Hi from SF

pensive

New member
My marriage has been open for 21 years. That is, I asked for an open marriage at the very beginning. In reality, we've had an open marriage for nearly four years.

After many painful discussions with my husband about self/selves, marriage and what an open marriage means, I was ready to embark on my first extramarital "thing". Eyes wide open yet so untutored that I didn't really know what to expect or what I was seeing. I began the process by registering on married/cheating sites because, well, I didn't know any better. Over the course of a couple of years I went on many first dates (20+) but felt connections with only a few men. I fell in love with one of them, which turned out to be a giant mistake, because he had extreme guilt and couldn't continue.

A year ago I finally decided that ethical non-monogamy was the only way to go for me. At first I disdained the term "polyamory", but have come to realize that what I feel and want really is polyamory. I'm not looking for a short-term lover. I want a real relationship with genuine feelings exchanged, where we get to know each other over a longer period of time.

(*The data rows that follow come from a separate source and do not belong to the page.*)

--- src/rtl/ascon_round_pkg.sv ---
// Shared types, default round counts and the round-constant decode for the
// ASCON permutation round sequencer.
package ascon_round_pkg;

   // Permutation mode as presented by the top-level FSM on mode_i
   typedef enum logic [1:0] {
      MODE_A      = 2'd0,
      MODE_B      = 2'd1,
      MODE_C      = 2'd2,
      MODE_CUSTOM = 2'd3
   } mode_e;

   // Sequencer state
   typedef enum logic {
      IDLE = 1'b0,
      RUN  = 1'b1
   } state_e;

   // Default round counts: pa/p12, pb/p6 (ASCON-128), pb/p8 (ASCON-128a)
   localparam int ROUNDS_A_DEF = 12;
   localparam int ROUNDS_B_DEF = 6;
   localparam int ROUNDS_C_DEF = 8;

   // Round constant for round index i: high nibble 0xF-i, low nibble i
   function automatic logic [7:0] rc_f(input logic [3:0] index);
      return {4'hF - index, index};
   endfunction

endpackage

--- src/rtl/round_sequencer.sv ---
// ASCON round sequencer: accepts a start with a permutation mode, derives the
// start index from the round count, steps the round index under enable and
// decodes the matching round constant. Rounds always end at NB_ROUNDS_MAX-1,
// so shorter permutations simply start later in the constant table.
module round_sequencer
   import ascon_round_pkg::*;
#(
   parameter int NB_ROUNDS_MAX = 12,
   parameter int ROUNDS_A      = ROUNDS_A_DEF,
   parameter int ROUNDS_B      = ROUNDS_B_DEF,
   parameter int ROUNDS_C      = ROUNDS_C_DEF,
   parameter int CPT_W         = 4
) (
   input  logic             clock_cpt_i,
   input  logic             reset_i,
   input  logic             start_i,
   input  logic [1:0]       mode_i,
   input  logic [CPT_W-1:0] nb_rounds_i,
   input  logic             enable_i,
   input  logic             abort_i,
   output logic [CPT_W-1:0] counter_o,
   output logic [7:0]       rc_o,
   output logic             busy_o,
   output logic             first_o,
   output logic             last_o,
   output logic             done_o,
   output logic             err_o
);

   // Parameter sanity, evaluated at elaboration
   generate
      if (NB_ROUNDS_MAX < 1 || NB_ROUNDS_MAX > 16) begin : g_bad_depth
         $error("round_sequencer: NB_ROUNDS_MAX must be in 1..16");
      end
      if ((2 ** CPT_W) < NB_ROUNDS_MAX) begin : g_bad_width
         $error("round_sequencer: CPT_W too narrow for NB_ROUNDS_MAX");
      end
   endgenerate

   // One extra bit so custom counts above the table depth can be detected
   localparam logic [CPT_W:0]   NB_MAX_W = (CPT_W+1)'(NB_ROUNDS_MAX);
   localparam logic [CPT_W-1:0] LAST_IDX = CPT_W'(NB_ROUNDS_MAX - 1);

   state_e           state_reg, state_next;
   logic [CPT_W-1:0] counter_reg, counter_next;
   logic [CPT_W-1:0] start_idx_reg, start_idx_next;
   logic             done_reg, done_next;
   logic             err_reg, err_next;

   logic [CPT_W:0]   round_cnt;
   logic             round_ok;
   logic [CPT_W-1:0] start_calc;
   logic             at_last;

   // Round count for the requested mode and the resulting start index
   always_comb begin
      round_cnt = '0;
      case (mode_e'(mode_i))
         MODE_A:      round_cnt = (CPT_W+1)'(ROUNDS_A);
         MODE_B:      round_cnt = (CPT_W+1)'(ROUNDS_B);
         MODE_C:      round_cnt = (CPT_W+1)'(ROUNDS_C);
         MODE_CUSTOM: round_cnt = {1'b0, nb_rounds_i};
         default:     round_cnt = '0;
      endcase
      round_ok   = (round_cnt != '0) && (round_cnt <= NB_MAX_W);
      start_calc = CPT_W'(NB_MAX_W - round_cnt);
   end

   assign at_last = (counter_reg == LAST_IDX);

   // State, counter and pulse registers
   always_ff @(posedge clock_cpt_i or negedge reset_i) begin
      if (!reset_i) begin
         state_reg     <= IDLE;
         counter_reg   <= '0;
         start_idx_reg <= '0;
         done_reg      <= 1'b0;
         err_reg       <= 1'b0;
      end else begin
         state_reg     <= state_next;
         counter_reg   <= counter_next;
         start_idx_reg <= start_idx_next;
         done_reg      <= done_next;
         err_reg       <= err_next;
      end
   end

   // Next-state logic; abort outranks start and enable in every state
   always_comb begin
      state_next     = state_reg;
      counter_next   = counter_reg;
      start_idx_next = start_idx_reg;
      done_next      = 1'b0;
      err_next       = 1'b0;
      case (state_reg)
         IDLE: begin
            counter_next = '0;
            if (start_i && !abort_i) begin
               if (round_ok) begin
                  state_next     = RUN;
                  counter_next   = start_calc;
                  start_idx_next = start_calc;
               end else begin
                  err_next = 1'b1;
               end
            end
         end
         RUN: begin
            if (abort_i) begin
               state_next   = IDLE;
               counter_next = '0;
            end else if (enable_i) begin
               if (at_last) begin
                  state_next   = IDLE;
                  counter_next = '0;
                  done_next    = 1'b1;
               end else begin
                  counter_next = counter_reg + 1'b1;
               end
            end
         end
         default: begin
            state_next   = IDLE;
            counter_next = '0;
         end
      endcase
   end

   // Outputs decoded from registered state only
   always_comb begin
      busy_o    = (state_reg == RUN);
      counter_o = counter_reg;
      first_o   = busy_o && (counter_reg == start_idx_reg);
      last_o    = busy_o && at_last;
      rc_o      = busy_o ? rc_f(4'(counter_reg)) : 8'h00;
      done_o    = done_reg;
      err_o     = err_reg;
   end

endmodule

Three times in the past year and a half I have been rejected by men who knew I was polyamorous for another relationship. They decided that they were monogamous. While I accept this (what can I do, right?), it has been a painful learning process.

I have a complication on top of all of this. I found out that I was an HSV2 (genital herpes) carrier, even though I believe I acquired this 25 years ago and haven't had an outbreak in 7-10 years. In the very beginning of any relationship that has potential, I let the man know that I am HSV2 positive and polyamorous. I've learned not to take things personally, although I'm still learning how to slow things down and not leap into sex right away.

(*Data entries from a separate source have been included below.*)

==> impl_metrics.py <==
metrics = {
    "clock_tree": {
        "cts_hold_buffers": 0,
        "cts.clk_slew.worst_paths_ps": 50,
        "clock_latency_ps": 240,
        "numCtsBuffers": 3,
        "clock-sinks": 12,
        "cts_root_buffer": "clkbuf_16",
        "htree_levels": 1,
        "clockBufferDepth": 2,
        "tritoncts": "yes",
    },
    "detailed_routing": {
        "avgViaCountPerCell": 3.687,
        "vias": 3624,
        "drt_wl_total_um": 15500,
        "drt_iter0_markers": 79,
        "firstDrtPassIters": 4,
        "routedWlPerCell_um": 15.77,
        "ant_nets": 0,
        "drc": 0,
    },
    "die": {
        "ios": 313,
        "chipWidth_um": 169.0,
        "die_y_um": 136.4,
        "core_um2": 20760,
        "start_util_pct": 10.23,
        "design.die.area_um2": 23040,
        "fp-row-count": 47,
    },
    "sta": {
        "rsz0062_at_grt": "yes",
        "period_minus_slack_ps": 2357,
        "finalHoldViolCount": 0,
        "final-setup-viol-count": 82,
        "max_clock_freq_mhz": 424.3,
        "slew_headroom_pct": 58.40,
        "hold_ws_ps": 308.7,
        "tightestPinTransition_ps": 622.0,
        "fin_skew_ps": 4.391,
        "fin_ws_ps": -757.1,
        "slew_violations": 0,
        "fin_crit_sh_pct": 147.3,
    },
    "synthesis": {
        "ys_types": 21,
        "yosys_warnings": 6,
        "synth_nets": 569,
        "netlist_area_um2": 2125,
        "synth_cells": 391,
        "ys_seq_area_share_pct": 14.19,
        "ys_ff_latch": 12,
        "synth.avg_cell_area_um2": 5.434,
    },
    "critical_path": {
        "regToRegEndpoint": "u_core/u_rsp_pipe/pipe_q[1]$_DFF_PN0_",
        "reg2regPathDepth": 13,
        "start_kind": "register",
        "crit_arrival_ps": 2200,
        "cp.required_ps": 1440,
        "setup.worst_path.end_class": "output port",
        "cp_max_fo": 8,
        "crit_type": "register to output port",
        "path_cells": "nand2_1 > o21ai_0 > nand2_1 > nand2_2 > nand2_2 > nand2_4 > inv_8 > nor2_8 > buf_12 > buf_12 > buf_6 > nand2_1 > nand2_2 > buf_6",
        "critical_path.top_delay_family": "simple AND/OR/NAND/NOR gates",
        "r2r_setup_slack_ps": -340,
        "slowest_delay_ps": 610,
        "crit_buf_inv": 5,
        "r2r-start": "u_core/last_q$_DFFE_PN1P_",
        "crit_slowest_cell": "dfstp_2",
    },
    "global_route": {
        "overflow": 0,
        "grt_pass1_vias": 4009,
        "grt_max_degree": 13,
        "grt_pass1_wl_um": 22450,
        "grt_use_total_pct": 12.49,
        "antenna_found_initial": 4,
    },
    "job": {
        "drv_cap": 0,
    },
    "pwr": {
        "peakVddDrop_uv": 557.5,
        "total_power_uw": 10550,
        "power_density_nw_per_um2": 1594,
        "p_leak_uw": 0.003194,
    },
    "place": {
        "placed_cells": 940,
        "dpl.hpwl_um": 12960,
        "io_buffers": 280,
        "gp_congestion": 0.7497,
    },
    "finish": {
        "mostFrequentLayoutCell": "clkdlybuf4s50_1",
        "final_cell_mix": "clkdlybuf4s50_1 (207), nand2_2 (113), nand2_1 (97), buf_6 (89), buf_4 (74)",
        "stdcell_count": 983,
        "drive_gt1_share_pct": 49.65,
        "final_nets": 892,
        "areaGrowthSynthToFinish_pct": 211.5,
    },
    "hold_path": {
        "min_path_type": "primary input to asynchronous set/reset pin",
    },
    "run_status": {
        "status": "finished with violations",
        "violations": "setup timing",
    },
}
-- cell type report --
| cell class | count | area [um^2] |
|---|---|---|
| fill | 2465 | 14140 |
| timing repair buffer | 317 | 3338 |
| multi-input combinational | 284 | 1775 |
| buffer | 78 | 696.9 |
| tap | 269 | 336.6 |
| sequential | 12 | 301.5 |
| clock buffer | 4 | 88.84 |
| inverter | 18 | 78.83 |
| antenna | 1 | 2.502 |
$ cat src/rtl/cmp_sort_pkg.sv
// rtl/cmp_sort_pkg.sv - shared state encoding and pointer sizing for the sort controller
package cmp_sort_pkg;

  typedef enum logic [1:0] {
    ST_LOAD  = 2'd0,
    ST_SORT  = 2'd1,
    ST_DRAIN = 2'd2
  } state_e;

  // Pointer width for a buffer of `depth` entries; never narrower than one bit.
  function automatic int ptr_width(input int depth);
    return (depth <= 2) ? 1 : $clog2(depth);
  endfunction

endpackage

Something I have learned about myself, that I instinctively knew when I was 25, is that I am happiest and most fulfilled when I have more than one person to love. I look forward to learning more about others' stories, and providing whatever support I can.
 
Hello pensive,
Welcome to our forum.

Sounds like you've had quite a journey getting to where you are today. Your story will help many people, and you'll find people who relate to your situation here.

Take your time and get to know the site well; see what threads call to you; use search and tag search; post when you have any thoughts or questions to share.

It's a little tricky trying to date as a polyamorous person, compared to monogamous dating. You have to be honest with people, which is scary because you don't know what their reactions will be. The HSV2 is an extra hurdle.

Anyway, I am glad to have you aboard, and wish you the best.

Sincerely,
Kevin T.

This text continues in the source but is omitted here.